You must let go of the tragic delusion that it is the most important thing happening in Britain. 

Monday, January 16, 2012

Thierry Ennui

God, I hate football. Well, allow me to clarify slightly. Football itself is ok as far as it goes I suppose.  I’m not completely averse to the attractions of kicking a ball. What I hate is as follows (in Miss World order):

3. Professional football.

2. People talking about professional football.

1. People talking about professional football like in a way that supposes it is any more important than – say - what happened on Coronation Street last night.

It's not.

Listen - talking about football and footballers is no different from talking about wrestling and The Undertaker. Having pictures of footballers in and amongst your personal effects is no different from having a poster of Edward Cullen on your wall.

It IS a soap opera. Have you noticed that the media spends more time reporting on managers' complaints about referees' decisions, "will he won't he" transfer stories and the humorous off-field escapades of "characters" than the actual results of matches?

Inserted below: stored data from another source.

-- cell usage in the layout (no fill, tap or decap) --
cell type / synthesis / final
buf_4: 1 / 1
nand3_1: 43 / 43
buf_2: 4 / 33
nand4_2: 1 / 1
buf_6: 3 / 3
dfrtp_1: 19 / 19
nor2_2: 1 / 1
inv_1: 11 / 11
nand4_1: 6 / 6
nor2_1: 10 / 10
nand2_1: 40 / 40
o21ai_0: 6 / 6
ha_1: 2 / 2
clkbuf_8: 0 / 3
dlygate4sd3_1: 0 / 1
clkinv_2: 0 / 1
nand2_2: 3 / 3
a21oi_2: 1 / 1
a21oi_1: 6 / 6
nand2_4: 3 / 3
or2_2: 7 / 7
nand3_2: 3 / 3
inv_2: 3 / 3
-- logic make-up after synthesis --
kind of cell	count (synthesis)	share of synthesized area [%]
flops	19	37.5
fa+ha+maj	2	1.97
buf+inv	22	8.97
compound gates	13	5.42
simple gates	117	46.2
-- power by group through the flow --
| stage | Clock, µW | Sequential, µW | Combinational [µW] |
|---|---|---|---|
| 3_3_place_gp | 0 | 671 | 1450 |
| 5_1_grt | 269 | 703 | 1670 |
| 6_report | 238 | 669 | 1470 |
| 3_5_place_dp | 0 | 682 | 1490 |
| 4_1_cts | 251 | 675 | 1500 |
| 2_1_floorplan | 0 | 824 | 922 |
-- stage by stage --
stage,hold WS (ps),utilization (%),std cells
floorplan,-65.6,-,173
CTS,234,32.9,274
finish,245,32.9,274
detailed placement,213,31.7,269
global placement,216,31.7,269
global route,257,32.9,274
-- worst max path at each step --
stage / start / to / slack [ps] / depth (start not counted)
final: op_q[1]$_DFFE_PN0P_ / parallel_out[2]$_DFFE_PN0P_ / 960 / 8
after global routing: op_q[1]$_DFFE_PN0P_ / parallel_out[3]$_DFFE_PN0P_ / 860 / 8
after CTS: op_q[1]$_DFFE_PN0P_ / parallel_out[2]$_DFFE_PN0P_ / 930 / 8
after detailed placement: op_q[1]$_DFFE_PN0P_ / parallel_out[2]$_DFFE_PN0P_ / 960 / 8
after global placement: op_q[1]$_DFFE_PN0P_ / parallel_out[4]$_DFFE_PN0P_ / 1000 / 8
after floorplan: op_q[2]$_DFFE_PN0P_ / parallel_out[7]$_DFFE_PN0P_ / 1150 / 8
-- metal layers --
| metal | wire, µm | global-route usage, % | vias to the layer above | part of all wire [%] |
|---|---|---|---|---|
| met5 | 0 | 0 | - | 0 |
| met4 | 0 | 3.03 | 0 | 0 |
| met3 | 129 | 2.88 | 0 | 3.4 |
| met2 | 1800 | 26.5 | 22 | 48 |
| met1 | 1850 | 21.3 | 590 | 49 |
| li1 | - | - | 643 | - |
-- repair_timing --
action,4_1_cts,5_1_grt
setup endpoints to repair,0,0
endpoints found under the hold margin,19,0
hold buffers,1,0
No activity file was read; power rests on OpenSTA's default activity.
**config.mk**
```make
export PLATFORM = sky130hd
export DESIGN_NAME = jts16b_sndlatch
export DESIGN_NICKNAME = d
export VERILOG_FILES = /design/src/rtl/jts16b_snd_pkg.sv /design/src/rtl/jts16b_cmd_fifo.sv /design/src/rtl/jts16b_sndlatch.sv
export SDC_FILE = /design/constraint.sdc
export NUM_CORES = 1
export LEC_CHECK = 0
export ABC_AREA = 1
export ABC_CLOCK_PERIOD_IN_PS = 1290
export CAP_MARGIN = 20
export CORE_MARGIN = 2
export CORE_UTILIZATION = 49
export DETAILED_ROUTE_END_ITERATION = 7
export PLACE_DENSITY = 0.82
export RECOVER_POWER = 25
export SKIP_CTS_REPAIR_TIMING = 1
export SYNTH_ARGS = -nofsm -noshare
export SYNTH_HDL_FRONTEND = slang
export SYNTH_SLANG_ARGS = --single-unit
```
**constraint.sdc**
```tcl
create_clock -name clk -period 1.29 [get_ports clk]
set_input_delay 0.129 -clock clk [delete_from_list [all_inputs] [get_ports clk]]
set_output_delay 0.129 -clock clk [all_outputs]
set_load 0.02 [all_outputs]
```
**src/rtl/jts16b_snd_pkg.sv**
```systemverilog
// jts16b_snd_pkg: shared widths, constants and strobe edge classification for the sound latch.
package jts16b_snd_pkg;

    localparam int          CMD_W          = 8;
    localparam int          SNDLATCH_DEPTH = 4;
    localparam logic [7:0]  EMPTY_BYTE     = 8'hFF;

    typedef enum logic [1:0] {EV_NONE, EV_RISE, EV_FALL} ev_e;

    // An unarmed strobe never reports an edge (it was already high when reset released).
    function automatic ev_e edge_ev(input logic q, input logic p, input logic arm);
        return !arm ? EV_NONE : (q && !p) ? EV_RISE : (!q && p) ? EV_FALL : EV_NONE;
    endfunction

endpackage

```
**src/rtl/jts16b_cmd_fifo.sv**
```systemverilog
// jts16b_cmd_fifo: DEPTH-entry command FIFO with head output; a pop frees room for a same-cycle push.
module jts16b_cmd_fifo
    import jts16b_snd_pkg::*;
#(
    parameter int DEPTH = SNDLATCH_DEPTH,
    parameter int AW    = 2
)(
    input  logic             rst_n,
    input  logic             clk,
    input  logic             push,
    input  logic             pop,
    input  logic [CMD_W-1:0] din,
    output logic [CMD_W-1:0] head,
    output logic             full,
    output logic             empty
);
    logic [CMD_W-1:0] mem [DEPTH];
    logic [AW-1:0]    wr_ptr, rd_ptr;
    logic [AW:0]      count;
    logic             do_push, do_pop;

    assign full    = count == (AW+1)'(DEPTH);
    assign empty   = count == '0;
    assign do_pop  = pop & ~empty;
    assign do_push = push & (~full | pop);
    assign head    = mem[rd_ptr];

    always_ff @(posedge clk or negedge rst_n)
        if (!rst_n) begin
            wr_ptr <= '0;
            rd_ptr <= '0;
            count  <= '0;
        end else begin
            if (do_push) wr_ptr <= wr_ptr + 1'b1;
            if (do_pop)  rd_ptr <= rd_ptr + 1'b1;
            count <= count + (AW+1)'(do_push) - (AW+1)'(do_pop);
        end

    always_ff @(posedge clk)
        if (do_push) mem[wr_ptr] <= din;

endmodule

```
**src/rtl/jts16b_sndlatch.sv**
```systemverilog
// jts16b_sndlatch: 68000->Z80 sound command mailbox plus Z80->68000 reply register.
// Define JTS16B_SNDLATCH_FIFO_EN for a DEPTH-entry command FIFO instead of the single PCB latch.
module jts16b_sndlatch
    import jts16b_snd_pkg::*;
#(
    parameter int DEPTH = SNDLATCH_DEPTH,
    parameter int AW    = 2
)(
    input  logic             rst_n,
    input  logic             clk,
    input  logic             main_wr,
    input  logic [CMD_W-1:0] main_din,
    input  logic             main_rd,
    output logic [CMD_W-1:0] main_dout,
    output logic             main_rply,
    output logic             main_ovf,
    input  logic             snd_rd,
    input  logic             snd_wr,
    input  logic [CMD_W-1:0] snd_din,
    output logic [CMD_W-1:0] snd_dout,
    output logic             snd_obf
);
    if (DEPTH < 2 || DEPTH != (1 << AW)) begin : g_cfg_err
        $error("jts16b_sndlatch: DEPTH must equal 2**AW and be at least 2");
    end

    logic [3:0]       q, p, arm;
    logic             live, push, pop, rwr, rclr, lost, nxt_obf;
    logic [CMD_W-1:0] nxt_dout;

    // arm only sets once a low level is seen after reset, so a strobe held through reset is ignored
    always_ff @(posedge clk or negedge rst_n)
        if (!rst_n) begin
            q    <= '0;
            p    <= '0;
            arm  <= '0;
            live <= 1'b0;
        end else begin
            q    <= {main_wr, main_rd, snd_rd, snd_wr};
            p    <= q;
            arm  <= arm | ({4{live}} & ~q);
            live <= 1'b1;
        end

    assign push = edge_ev(q[3], p[3], arm[3]) == EV_RISE;
    assign rclr = edge_ev(q[2], p[2], arm[2]) == EV_FALL;
    assign pop  = edge_ev(q[1], p[1], arm[1]) == EV_FALL;
    assign rwr  = edge_ev(q[0], p[0], arm[0]) == EV_RISE;

`ifdef JTS16B_SNDLATCH_FIFO_EN
    logic [CMD_W-1:0] head;
    logic             full, empty;

    jts16b_cmd_fifo #(.DEPTH(DEPTH), .AW(AW)) u_fifo (
        .rst_n (rst_n),
        .clk   (clk),
        .push  (push),
        .pop   (pop),
        .din   (main_din),
        .head  (head),
        .full  (full),
        .empty (empty)
    );

    assign lost     = push & full & ~pop;
    assign nxt_obf  = ~empty;
    assign nxt_dout = empty ? EMPTY_BYTE : head;
`else
    logic [CMD_W-1:0] latch;
    logic             lfull;

    always_ff @(posedge clk or negedge rst_n)
        if (!rst_n) begin
            latch <= EMPTY_BYTE;
            lfull <= 1'b0;
        end else begin
            if (push)       latch <= main_din;
            if (push | pop) lfull <= push;
        end

    assign lost     = push & lfull & ~pop;
    assign nxt_obf  = lfull;
    assign nxt_dout = latch;
`endif

    always_ff @(posedge clk or negedge rst_n)
        if (!rst_n) begin
            snd_obf   <= 1'b0;
            snd_dout  <= EMPTY_BYTE;
            main_dout <= '0;
            main_rply <= 1'b0;
            main_ovf  <= 1'b0;
        end else begin
            snd_obf  <= nxt_obf;
            snd_dout <= nxt_dout;
            if (lost) main_ovf <= 1'b1;
            if (rwr) begin
                main_dout <= snd_din;
                main_rply <= 1'b1;
            end else if (rclr) begin
                main_rply <= 1'b0;
            end
        end

endmodule

```
* After elaboration in Yosys (flattened, before gate mapping)
Index checks and enable logic that the tools add are counted.
** Operators by class
- Reduce and logical (&&, ||, !) cells :: 17
- Multiplexer cells :: 14
- Equal/unequal tests :: 4
- Bitwise logic cells :: 7
** Operators by type and width (number)
- 2-bit 2-to-1 mux :: 12
- 1-bit logical AND :: 8
- 1-bit zero test :: 8
- 4-bit bitwise AND :: 1
- 2-bit by 1-bit equality test with 1-bit output (second input constant) :: 2
- 2-bit equality test (second input constant) :: 2
- 4-bit NOT :: 1
- 4-bit OR :: 1
- 1-bit bitwise AND :: 2
- 1-bit 2-to-1 mux :: 2
- 2-bit nonzero test :: 1
- 1-bit NOT :: 1
- 1-bit OR :: 1
** Storage, ports and cells
- Input port bits :: 22
- Word-level logic and storage cells :: 53
- Register bits :: 41

* Logic depth before layout (Yosys ltp)
- Depth after elaboration :: 8
- Depth in mapped cells :: 5
- Gate-level depth less buffers :: 5

* Worst setup path before layout
No wires, ideal clock.
- Path kind :: register to register
- From :: reg p[0]
- To :: reg main_dout[6]
- Stages on the path, launching flop included :: 6
- Buffers on the path :: 1
- Arrival time :: 771 ps
- Period minus slack after synthesis :: 888 ps
- Path slack :: 402 ps
- Data required time :: 1173 ps
- Cell sequence :: dfrtp_1 inv_1 nand3_4 buf_6 nand2_2 o21ai_2
** On the way
- Cells in the longest elaborated chain, start to end :: 5
- Elaborated cells on any way between the ends :: 7
- Those cells by class :: eq/ne: 1; mux: 3; reduce/logical: 3
** Ends and longest elaborated chain
- from (decl) :: RTL line jts16b_sndlatch.sv:27 : logic [3:0] q, p, arm;
- from (signal assigned) :: RTL line jts16b_sndlatch.sv:40 : p <= q;
- 1-bit logical AND / 1-bit zero test (equally long branches) :: RTL line jts16b_snd_pkg.sv:12 : return !arm ? EV_NONE : (q && !p) ? EV_RISE : (!q && p) ? EV_FALL : EV_NONE;
- 2-bit 2-to-1 mux / 1-bit logical AND (equally long branches) :: RTL line jts16b_snd_pkg.sv:12
- 2-bit 2-to-1 mux (*) (2 in series) :: RTL line jts16b_snd_pkg.sv:12
- 2-bit by 1-bit equality test with 1-bit output (*) :: RTL line jts16b_sndlatch.sv:48 : assign rwr = edge_ev(q[0], p[0], arm[0]) == EV_RISE;
- to (signal assigned) :: RTL line jts16b_sndlatch.sv:98 : main_dout <= snd_din;
- to (decl) :: RTL line jts16b_sndlatch.sv:14 : output logic [CMD_W-1:0] main_dout,
Every way passes the cells marked *; elsewhere a longest branch is shown, timed or not.
A chain may end at the register's enable or synchronous reset.

* Worst setup path in the final report
- From :: reg snd_dout[7]
- To :: out snd_dout[7]
** RTL lines
- from (decl) :: RTL line jts16b_sndlatch.sv:20 : output logic [CMD_W-1:0] snd_dout,
- from (signal assigned) :: RTL line jts16b_sndlatch.sv:95 : snd_dout <= nxt_dout;
No word-level cell between the ends.

==> flow_metrics.py <==
metrics = {
    "logic_synthesis": {
        "syn_nets": 133,
        "netlist-cell-type-count": 14,
        "avgSynthCellArea_um2": 12.75,
        "ys_ff_latch": 41,
        "ys_warn_count": 0,
        "yosysSeqAreaShare": 0.7392,
        "synthCells": 111,
        "syn_area_um2": 1415,
    },
    "flow_run": {
        "cap_violations": 0,
    },
    "routing": {
        "viasPerCell": 4.712,
        "vias": 900,
        "routed_wl_mm": 2.504,
        "postRouteAntennaNets": 0,
        "wl_per_cell_um": 13.11,
        "firstDrtPassIters": 4,
        "drc_errors": 0,
        "initialDrtViolationCount": 26,
    },
    "cells_and_area": {
        "utilization": 0.7219,
        "diodes": 0,
        "drive_above_1_share": 0.2313,
        "layout_commonest_cell": "nand2_1",
        "final_nets": 181,
        "mostFrequentLayoutCells": "nand2_1 (36), dfrtp_1 (25), dlymetal6s2s_1 (19)",
        "area_growth_pct": 40.67,
    },
    "floorplan": {
        "rows": 19,
        "coreArea_um2": 2758,
        "start_util": 0.5132,
        "dieWidth_um": 57.74,
        "dieHeight_um": 57.74,
        "io_pins": 41,
        "die-area_um2": 3334,
    },
    "setup_path": {
        "cpPeakStageDelay_ps": 530,
        "r2r_start": "p[0]$_DFF_PN0_",
        "cp_slowest_cell": "dfstp_2",
        "critical-path-top-delay-family": "flip-flops",
        "rr_worst_depth": 4,
        "cp_data_required_time_ps": 1160,
        "critPathLaunchType": "register",
        "worstPathMaxFanout": 1,
        "r2r-end": "main_dout[2]$_DFFE_PN0P_",
        "crit_path_end_kind": "output pin",
        "cp_cell_sequence": "dlymetal6s2s_1",
        "crit_type": "register to output pin",
        "cp_num_buf_inv": 1,
        "reg2reg_slack_ps": 310,
        "worstPathArrival_ps": 1110,
        "critPathLaunch": "snd_dout[7]$_DFF_PN1_",
    },
    "placed_design": {
        "post-place-ws_ps": 45.76,
        "gp_congestion": 0.6820,
        "place_hpwl_mm": 1.735,
        "io_buffers": 40,
    },
    "clock_tree": {
        "cts-buffers-inserted": 5,
        "htree_levels": 2,
        "clock-sinks": 41,
        "clk_latency_ps": 340,
        "clk_path_buf_depth": 2,
        "cts_tree": "yes",
        "root_buffer": "clkbuf_4",
        "clkSlewWorstSetupHoldPaths_ps": 110,
    },
    "global_route": {
        "antenna_found_initial": 0,
        "grt_pass1_vias": 885,
        "grt_pass1_wl_mm": 4.002,
        "grt_usage": 0.1628,
        "grt_max_degree": 27,
        "overflow": 0,
    },
    "timing": {
        "whs_ps": 229.3,
        "period_needed_ps": 1237,
        "hold_viol_final": 0,
        "worst_slack_ps": 53.10,
        "max_freq_ghz": 0.8085,
        "rsz0062_at_grt": "false",
        "post-route-period-util": 0.9588,
        "setup_violations": 0,
        "fin_skew_ps": 11.47,
        "maxSlewViolCount": 0,
    },
    "power_and_ir_drop": {
        "p_leak_nw": 1.105,
        "power_density_nw_per_um2": 1406,
        "peakVddDrop_mv": 1.326,
    },
    "status": {
        "status": "completed",
    },
    "hold_path": {
        "worstHoldPathType": "input pin to async pin",
    },
}
-- cells in the mapped netlist --
master	n	share of area
nand3b_1	1	0.0053
conb_1	1	0.0026
nand2_1	36	0.095
dfrtp_1	25	0.44
nand3_1	2	0.0071
buf_6	1	0.0080
nand3_4	1	0.012
o21bai_1	4	0.021
dfstp_2	16	0.30
nand2_2	2	0.0088
inv_1	12	0.032
inv_4	1	0.0044
o21ai_2	8	0.050
nor2_8	1	0.014
-- report_power, final --
group	switching, mW	leakage [nW]	total [mW]	internal (mW)
clock network	0.382	0.0399	0.786	0.404
registers	0.0657	0.449	1.54	1.47
logic	0.248	0.617	0.475	0.227
-- logic make-up (layout without fill, tap and decap cells) --
| kind of cell | Yosys count | after routing | synth area share |
|---|---|---|---|
| compound gates | 12 | 12 | 0.07074 |
| buf+inv | 14 | 63 | 0.04421 |
| flops | 41 | 41 | 0.7392 |
| other cells | 1 | 1 | 0.002650 |
| simple gates | 43 | 43 | 0.1432 |
-- stage by stage --
stage               total power, mW  instances  cell area (µm²)  setup TNS [ps]
CTS                           2.847        190             1933           -4267
floorplan                     1.776        111             1415               0
finish                        2.799        191             1991               0
global route                  2.916        191             1991               0
global placement              2.038        182             1858               0
detailed placement            2.062        182             1858               0
-- sequential cells by signal, indices dropped and copies added (netlist names), 4 cells and up --
| register | flops |
|---|---|
| latch | 8 |
| main_dout | 8 |
| snd_dout | 8 |
| arm | 4 |
| p | 4 |
| q | 4 |
-- per-layer routing --
| layer | up-vias | routed length (µm) | share of wire | global-route usage |
|---|---|---|---|---|
| met4 | 0 | 14 | 0.0056 | 0.04983 |
| met5 | - | 0 | 0 | 0 |
| met1 | 424 | 1002 | 0.40 | 0.2156 |
| li1 | 436 | - | - | - |
| met2 | 38 | 1251 | 0.50 | 0.2516 |
| met3 | 2 | 236 | 0.094 | 0.06250 |
-- cell type report --
| cell class | instances | area [µm²] |
|---|---|---|
| clock inverters | 2 | 33.78 |
| repair buffers | 42 | 473.0 |
| inverters | 13 | 51.30 |
| well taps | 31 | 38.79 |
| multi-input cells | 56 | 306.5 |
| flip-flops and latches | 41 | 1046 |
| fillers | 195 | 767.0 |
| clock buffers | 6 | 41.29 |
-- how the worst max path moves through the flow --
stage / cells past startpoint / endpoint / slack (ps)
after detailed placement: 1 / snd_dout[2] / 50
after floorplan: 5 / main_dout[6]$_DFFE_PN0P_ / 400
after global placement: 1 / snd_dout[7] / 70
after global routing: 1 / snd_dout[3] / 20
final: 1 / snd_dout[7] / 50
after CTS: 1 / snd_dout[2] / -340
No activity file was read; power rests on OpenSTA's default activity.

There’s nothing that makes me want to chop off a nut more than the prospect of going into a pub that says “Big screen Sky Sports” on the outside. 

Here’s a little suggestion for newspaper sports editors. Why not rename your football supplement “Shouting Men”? That is invariably what you are going to put a picture of on the front of it.

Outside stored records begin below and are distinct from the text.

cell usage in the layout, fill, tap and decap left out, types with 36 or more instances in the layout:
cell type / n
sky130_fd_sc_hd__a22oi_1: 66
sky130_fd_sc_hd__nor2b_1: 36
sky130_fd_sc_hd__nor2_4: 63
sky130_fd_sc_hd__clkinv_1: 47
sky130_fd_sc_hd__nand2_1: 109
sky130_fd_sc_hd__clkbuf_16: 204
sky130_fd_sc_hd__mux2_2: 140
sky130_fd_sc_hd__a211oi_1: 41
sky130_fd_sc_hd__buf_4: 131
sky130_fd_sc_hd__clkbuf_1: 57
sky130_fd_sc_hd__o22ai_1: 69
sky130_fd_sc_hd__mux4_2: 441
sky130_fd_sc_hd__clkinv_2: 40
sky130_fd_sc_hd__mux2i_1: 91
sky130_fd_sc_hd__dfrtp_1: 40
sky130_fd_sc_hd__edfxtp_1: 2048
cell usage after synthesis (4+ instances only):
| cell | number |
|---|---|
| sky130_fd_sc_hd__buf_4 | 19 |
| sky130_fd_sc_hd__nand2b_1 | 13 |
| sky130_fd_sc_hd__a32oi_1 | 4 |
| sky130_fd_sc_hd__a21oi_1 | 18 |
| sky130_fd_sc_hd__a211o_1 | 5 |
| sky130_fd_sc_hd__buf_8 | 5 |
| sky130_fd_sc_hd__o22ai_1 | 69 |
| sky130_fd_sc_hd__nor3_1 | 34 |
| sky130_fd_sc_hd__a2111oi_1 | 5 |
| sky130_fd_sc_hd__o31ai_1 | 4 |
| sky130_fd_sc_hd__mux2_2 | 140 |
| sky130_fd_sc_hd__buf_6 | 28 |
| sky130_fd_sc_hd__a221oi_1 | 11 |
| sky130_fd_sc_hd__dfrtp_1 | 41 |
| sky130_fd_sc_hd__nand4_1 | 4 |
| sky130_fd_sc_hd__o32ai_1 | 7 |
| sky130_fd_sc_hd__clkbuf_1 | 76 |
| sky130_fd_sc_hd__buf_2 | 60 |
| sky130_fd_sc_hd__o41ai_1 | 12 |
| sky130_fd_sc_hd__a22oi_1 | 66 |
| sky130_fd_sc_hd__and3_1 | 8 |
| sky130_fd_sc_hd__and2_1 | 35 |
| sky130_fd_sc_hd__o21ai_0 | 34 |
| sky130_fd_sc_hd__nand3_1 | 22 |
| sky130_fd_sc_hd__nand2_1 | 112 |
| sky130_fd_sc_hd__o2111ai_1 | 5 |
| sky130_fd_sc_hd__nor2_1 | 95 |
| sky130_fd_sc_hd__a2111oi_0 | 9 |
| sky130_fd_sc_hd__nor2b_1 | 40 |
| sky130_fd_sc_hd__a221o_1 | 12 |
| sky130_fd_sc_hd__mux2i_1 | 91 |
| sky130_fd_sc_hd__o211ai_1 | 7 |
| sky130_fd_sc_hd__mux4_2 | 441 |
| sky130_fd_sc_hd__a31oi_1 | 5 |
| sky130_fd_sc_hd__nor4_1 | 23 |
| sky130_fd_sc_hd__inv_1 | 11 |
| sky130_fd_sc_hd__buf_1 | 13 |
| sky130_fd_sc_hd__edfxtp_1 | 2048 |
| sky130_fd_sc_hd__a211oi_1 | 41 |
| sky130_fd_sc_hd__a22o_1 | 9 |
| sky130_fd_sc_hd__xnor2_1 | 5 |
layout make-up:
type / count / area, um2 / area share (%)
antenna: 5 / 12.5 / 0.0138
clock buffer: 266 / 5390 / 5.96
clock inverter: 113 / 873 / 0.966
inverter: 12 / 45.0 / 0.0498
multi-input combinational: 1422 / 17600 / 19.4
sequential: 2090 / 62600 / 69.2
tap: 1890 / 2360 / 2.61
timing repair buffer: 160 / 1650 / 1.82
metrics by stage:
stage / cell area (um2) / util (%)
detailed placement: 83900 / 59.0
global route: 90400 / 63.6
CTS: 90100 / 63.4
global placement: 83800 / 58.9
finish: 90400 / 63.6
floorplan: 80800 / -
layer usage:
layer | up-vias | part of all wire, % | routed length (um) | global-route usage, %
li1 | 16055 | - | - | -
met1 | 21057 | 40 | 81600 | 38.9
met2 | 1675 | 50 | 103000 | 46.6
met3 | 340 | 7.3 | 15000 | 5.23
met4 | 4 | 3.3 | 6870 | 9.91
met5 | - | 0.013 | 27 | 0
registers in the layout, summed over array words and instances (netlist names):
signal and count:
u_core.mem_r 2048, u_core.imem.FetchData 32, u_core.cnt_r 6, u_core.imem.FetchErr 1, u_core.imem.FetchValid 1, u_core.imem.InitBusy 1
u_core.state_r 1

Oh, and here’s a second suggestion – next time you think about how to make a pun using the word “Roo”, why not throw yourself in front of a train instead? 

Friday, January 13, 2012

The Second Seal is Opened


T-343: Isn’t it warm for January? Usually, West Yorkshire is frozen under an inch-thick carapace of ice at this time of year. COINCIDENCE? I don’t think so.

Well, if this is the end of the world, I must say it’s preferable to another winter of (i) being unable to drive up or down our road and (ii) having to walk everywhere very carefully, looking like I’ve bobbed meself.

I've not spotted any other portents of the end times, bar the unusually mild weather. 

I did see a seven-headed beast rise from out of the sea the other day. But when I thought about it later I realised it was a seagull trying to lift a plastic bag out of the canal. 

Dooooooh!!!




Friday, January 6, 2012

Mayan Apocalypse Liveblog

T-350: According to the Mayans, the world is going to end later this year. Specifically, on December 21 – so we will at least get to watch the Olympics first.

And so, as this final year progresses, I will be the first to you know about all the portents of doom as they happen, right up until the big moment when the planet is destroyed. At that point, I will hand over to the aliens, evolved dolphins or whatever that humanity will be passing the baton on to.

Either that, or I will turn to any remaining Mayans at that time and describe to you the look of intense embarrassment on their faces when it turns out that the conclusion of a 5,125 calendar year cycle since the date of their creation myth means nothing at all.

And when that happens, I will have very little to tell you – because there aren’t any Mayans to speak of and haven’t been for some hundreds of years, they having notably failed to predict the collapse of their own civilisation in the 10th century.

Still, that major omission notwithstanding, I plan on taking the idea that the earth will crash into an as-yet completely undetected planet called “Nibiru” on a specific date later this year – despite the entire balance of astronomical evidence being against this hypothesis – 100 per cent seriously, and I will keep you updated accordingly. Only 350 days to go!